In August 1830, King Charles X abdicated, naming his grandson, Henri, Duke of Bordeaux, as his successor. The King also made Louis Philippe the Lieutenant General of the Realm, and charged him with announcing the King’s successor to the Chamber of Deputies, and to serve as regent for the young Henri. Louis Philippe, however, did not make any such announcement, and within days, the Chamber instead proclaimed Louis Philippe as the new monarch of France. He took the throne on August 9, 1830, taking the title King of the French – attributing his role as King of the people instead of a territorial area. It was also an attempt to cut off any attempts of the descendants of King Charles to lay claim to the throne.
Outwardly, Louis Philippe avoided much of the pomp and ceremony – and spending – which had dominated the reigns of his predecessors. Initially much loved by the French people, he soon became unpopular when it was clear that his government became increasingly conservative and many felt that it no longer truly represented the average citizen of France. Working conditions became worse, and the divide between the rich and the poor continued to widen. This, combined with the economic crisis of 1847, led to the French Revolution of 1848 and, once again, the end of the French monarchy.
On February 24, 1848, Louis Philippe abdicated in favor of his grandson, Philippe, Count of Paris.
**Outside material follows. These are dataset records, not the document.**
### config.mk
export PLATFORM = sky130hd
export DESIGN_NAME = prs_sensor_top
export DESIGN_NICKNAME = d
export VERILOG_FILES = /design/src/prs_pkg.sv /design/src/prs_link_if.sv /design/src/prs_i2c_target.sv /design/src/prs_sensor_top.sv
export SDC_FILE = /design/constraint.sdc
export NUM_CORES = 1
export LEC_CHECK = 0
export BUFFER_PORTS_ARGS = -buffer_cell sky130_fd_sc_hd__buf_2
export CORE_ASPECT_RATIO = 0.7
export CORE_UTILIZATION = 45
export CTS_BUF_LIST = sky130_fd_sc_hd__clkbuf_8
export DETAILED_ROUTE_END_ITERATION = 10
export PLACE_DENSITY = 0.7
export RECOVER_POWER = 50
export SYNTH_ARGS = -nofsm -noshare
export SYNTH_HDL_FRONTEND = slang
export SYNTH_SLANG_ARGS = --single-unit
### constraint.sdc
create_clock -name mclk -period 11.3 [get_ports mclk]
set_clock_uncertainty 0.2 [all_clocks]
set_input_delay 1.13 -clock mclk [delete_from_list [all_inputs] [get_ports mclk]]
set_output_delay 1.13 -clock mclk [all_outputs]
set_load 0.02 [all_outputs]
Afraid that he may be imprisoned and executed, he quickly left Paris, and using a disguise, made his way to England. Two days later, the Second Republic was declared, once again ending the monarchy in France.
In England, Louis Philippe and his wife took up residence at Claremont, a country house in Surry. Claremont had a significant royal history. It had originally been purchased as a home for Princess Charlotte of Wales and her husband, Leopold of Saxe-Coburg and Gotha (later King Leopold I of the Belgians). After Charlotte’s death, Leopold retained ownership of the house until his death in 1865. However, after becoming King of the Belgians in 1831, he gave use of the estate to his niece, Queen Victoria. Victoria, in turn, loaned the house to Louis Philippe and Marie-Amelie, who were the parents-in-law of King Leopold (from his second marriage to their daughter, Louise Marie). It would later become the home of Queen Victoria’s son, Leopold, Duke of Albany, following his marriage in 1882.
King Louis Philippe died at Claremont on August 26, 1850. He was buried at St. Charles Borromeo Chapel in Weybridge. In 1876, ten years after his wife’s death, both of their remains reinterred at the Chapelle royale de Dreux in France.